Tampoco se refirió la doctora a la terrible religión de los mexicas, que postulaba la necesidad de abrir el tórax de víctimas humanas con un cuchillo de obsidiana, en un ceremonial espeluznante, y ofrecer a la deidad el corazón palpitante de la víctima, cuya carne era después devorada por sacerdotes y seglares. Ni se le ocurrió pedir perdón a los descendientes de Cristóbal de Guzmán y otros 66 españoles que murieron así sacrificados durante el sitio de la capital mexica (Tenochtitlán). Ni tampoco agradeció a Hernán Cortés y sus hombres que pusieran fin a tan horroroso ceremonial (que incluía torturas como el desuello de otras víctimas y la utilización de su piel como disfraz en una siniestra danza ritual) con la conquista de Tenochtitlán y el fin del Imperio Mexica. Ni tampoco señaló el tremendo beneficio que obtuvieron los habitantes de Nueva España, con la introducción de caballos y animales de granja (bovinos, ovinos, porcinos, gallinas, etc.) y plantas tales como el trigo, la vid, el olivo, y muchas otras, que mejoraron notablemente la ingesta alimenticia de los llamados «indios» y les compensó ampliamente por el abandono del canibalismo.

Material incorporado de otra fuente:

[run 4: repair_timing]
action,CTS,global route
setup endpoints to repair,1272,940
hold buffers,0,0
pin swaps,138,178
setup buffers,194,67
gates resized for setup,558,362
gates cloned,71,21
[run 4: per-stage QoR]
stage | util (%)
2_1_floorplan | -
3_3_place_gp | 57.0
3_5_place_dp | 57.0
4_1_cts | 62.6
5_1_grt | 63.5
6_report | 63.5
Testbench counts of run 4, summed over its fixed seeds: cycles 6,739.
This design comes from an exercise in tuning for small area and a short achievable clock period on the open sky130 flow, not from production work.
In this exercise RTL edits were held to simulation tests only and were not proved equivalent to the original.
Power figures rest on the tool's default switching activity, not on a simulated workload.

## scope_trigger_capture
module scope_trigger_capture #(
   parameter int unsigned DATA_W       = 12,
   parameter int unsigned ADDR_W       = 8,
   parameter int unsigned PRE_TRIG     = 64,
   parameter int unsigned AUTO_TIMEOUT = 4096
) (
   input  logic              clock,
   input  logic              reset_n,
   input  logic              sample_valid,
   input  logic [DATA_W-1:0] sample_data,
   input  logic              arm,
   input  logic [DATA_W-1:0] trig_level,
   input  logic              trig_rising,
   input  logic [ADDR_W-1:0] rd_addr,
   output logic [DATA_W-1:0] rd_data,
   output logic [2:0]        state,
   output logic              busy,
   output logic              capture_done,
   output logic              auto_fired
);
Size: roughly 55 I/O pins.
==> module scope_trigger_capture, before the edit <==
module scope_trigger_capture #(
   parameter int unsigned DATA_W       = 12,
   parameter int unsigned ADDR_W       = 8,
   parameter int unsigned PRE_TRIG     = 64,
   parameter int unsigned AUTO_TIMEOUT = 4096
) (
   input  logic              clock,
   input  logic              reset_n,
   input  logic              sample_valid,
   input  logic [DATA_W-1:0] sample_data,
   input  logic              arm,
   input  logic [DATA_W-1:0] trig_level,
   input  logic              trig_rising,
   input  logic [ADDR_W-1:0] rd_addr,
   output logic [DATA_W-1:0] rd_data,
   output logic [2:0]        state,
   output logic              busy,
   output logic              capture_done,
   output logic              auto_fired
);
   localparam int unsigned DEPTH = 1 << ADDR_W;
   if (ADDR_W != 8) begin : g_addr_check
      $error("scope_trigger_capture: the read network is built for ADDR_W = 8");
   end
   localparam int unsigned POST  = DEPTH - PRE_TRIG;    
   if (PRE_TRIG < 1 || PRE_TRIG > DEPTH - 2 || AUTO_TIMEOUT < 1) begin : g_param_check
      $error("scope_trigger_capture: PRE_TRIG or AUTO_TIMEOUT out of range");
   end
   localparam int unsigned CNT_MAX = (AUTO_TIMEOUT > PRE_TRIG) ? AUTO_TIMEOUT : PRE_TRIG;
   localparam int unsigned CNT_W  = (CNT_MAX > 1) ? $clog2(CNT_MAX) : 1;
   localparam int unsigned PCNT_W = (POST > 2) ? $clog2(POST - 1) : 1;
   localparam logic [CNT_W-1:0]  LD_PRE  = CNT_W'((1 << CNT_W) - PRE_TRIG);
   localparam logic [CNT_W-1:0]  LD_WAIT = CNT_W'((1 << CNT_W) - AUTO_TIMEOUT);
   localparam logic [PCNT_W-1:0] LD_POST = PCNT_W'((1 << PCNT_W) - (POST - 1));
   localparam logic [2:0] S_IDLE    = 3'd0;
   localparam logic [2:0] S_PREFILL = 3'd1;
   localparam logic [2:0] S_WAIT    = 3'd2;
   localparam logic [2:0] S_POST    = 3'd3;
   localparam logic [2:0] S_DONE    = 3'd4;
   logic [2:0]        r_state;
   logic              r_busy;
   logic              r_done;
   logic              r_auto;
   logic [CNT_W-1:0]  r_cnt;
   logic [PCNT_W-1:0] r_pcnt;
   logic [DATA_W-1:0] win [DEPTH];
   logic              w_shift;
   logic              w_acc;
   logic              w_last;
   logic              w_plast;
   logic              w_edge;
   logic              w_fire;
   logic [DATA_W-1:0] w_prev;
   assign w_shift = sample_valid && !r_done;
   assign w_acc   = sample_valid && !arm && r_busy;
   assign w_last  = &r_cnt;
   assign w_plast = &r_pcnt;
   assign w_prev  = win[DEPTH-1];
   assign w_edge = trig_rising ? ((w_prev < trig_level) && (sample_data >= trig_level))
                               : ((w_prev > trig_level) && (sample_data <= trig_level));
   assign w_fire = w_edge || w_last;
   always_ff @(posedge clock or negedge reset_n) begin
      if (!reset_n) begin
         r_state <= S_IDLE;
         r_busy  <= 1'b0;
         r_done  <= 1'b0;
         r_auto  <= 1'b0;
      end else if (arm) begin
         r_state <= S_PREFILL;
         r_busy  <= 1'b1;
         r_done  <= 1'b0;
         r_auto  <= 1'b0;
      end else if (w_acc) begin
         case (r_state)
            S_PREFILL: if (w_last) r_state <= S_WAIT;
            S_WAIT: if (w_fire) begin
               r_state <= S_POST;
               r_auto  <= !w_edge;
            end
            S_POST: if (w_plast) begin
               r_state <= S_DONE;
               r_busy  <= 1'b0;
               r_done  <= 1'b1;
            end
            default: ;
         endcase
      end
   end
   always_ff @(posedge clock) begin
      if (arm) begin
         r_cnt <= LD_PRE;
      end else if (w_acc) begin
         if (r_state == S_PREFILL && w_last) r_cnt <= LD_WAIT;
         else                                r_cnt <= r_cnt + 1'b1;
      end
   end
   always_ff @(posedge clock) begin
      if (w_acc) begin
         if (r_state == S_WAIT) r_pcnt <= LD_POST;
         else                   r_pcnt <= r_pcnt + 1'b1;
      end
   end
   for (genvar k = 0; k < DEPTH; k++) begin : g_win
      always_ff @(posedge clock) begin
         if (w_shift) win[k] <= (k == DEPTH - 1) ? sample_data : win[(k + 1) % DEPTH];
      end
   end
   logic [15:0]       w_hi_sel;
   logic [DATA_W-1:0] w_rd;
   always_comb begin
      for (int h = 0; h < 16; h++) w_hi_sel[h] = (rd_addr[7:4] == 4'(h));
   end
   for (genvar b = 0; b < DATA_W; b++) begin : g_rd
      logic [15:0] w_lo_sel;
      stc_dec4 u_dec (.a(rd_addr[3:0]), .y(w_lo_sel));
      logic [1:0]  p2 [16];    
      logic [15:0] n3;         
      logic [3:0]  p4;         
      logic [1:0]  n5;         
      for (genvar h = 0; h < 16; h++) begin : g_grp
         for (genvar o = 0; o < 2; o++) begin : g_oct
            logic [7:0] d;
            for (genvar l = 0; l < 8; l++) begin : g_d
               assign d[l] = win[16*h + 8*o + l][b];
            end
            stc_oct u_oct (.sel(w_lo_sel[8*o +: 8]), .d(d), .y(p2[h][o]));
         end
         stc_oai21 u_oai (.a1(p2[h][0]), .a2(p2[h][1]), .b(w_hi_sel[h]), .y(n3[h]));
      end
      for (genvar q = 0; q < 4; q++) begin : g_q
         stc_nand4 u_nd (.a(n3[4*q]), .b(n3[4*q+1]), .c(n3[4*q+2]), .d(n3[4*q+3]), .y(p4[q]));
      end
      stc_nor2  u_nr0 (.a(p4[0]), .b(p4[1]), .y(n5[0]));
      stc_nor2  u_nr1 (.a(p4[2]), .b(p4[3]), .y(n5[1]));
      stc_nand2 u_out (.a(n5[0]), .b(n5[1]), .y(w_rd[b]));
   end
   always_ff @(posedge clock) begin
      rd_data <= w_rd;
   end
   assign state        = r_state;
   assign busy         = r_busy;
   assign capture_done = r_done;
   assign auto_fired   = r_auto;
endmodule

Y tampoco se ha mencionado en esta lamentable polémica, una calamidad ciertamente portada por los españoles y de la que ya encontramos testimonios en los escritos de Cortés y fray Toribio Motolinía: la introducción de varias enfermedades infecciosas tales como la viruela, el sarampión, la varicela, el tifus, la peste bubónica, el cólera, etcétera, que diezmaron a la población aborigen, que carecía de anticuerpos, hasta mediados del siglo XVII. Pero este mal terrible, que ciertamente introdujeron los españoles, no se puede achacar a su voluntad. La población original americana lo hubiera padecido indefectiblemente al entrar en contacto con cualesquiera habitantes del Viejo Mundo.
En definitiva, del mal que realmente introdujeron los españoles no se les puede culpar. Y hay razones para pensar que, a largo plazo, la conquista benefició más a los conquistados que a los conquistadores, pero esta cuestión exigiría un volumen (o varios) para discutirla como merece. Afortunadamente, hoy se están publicando libros de escritores e investigadores hispanoamericanos que apoyan convincentemente esta tesis, o que, como el mexicano Gonzalo Celorio, reciente premio Cervantes, se sienten tan herederos de Cortés como los españoles del otro lado del Atlántico. Todo lo cual agrava tanto más la frivolidad y la precipitación de un Gobierno español que ha metido la pata una vez más, como tiene por costumbre.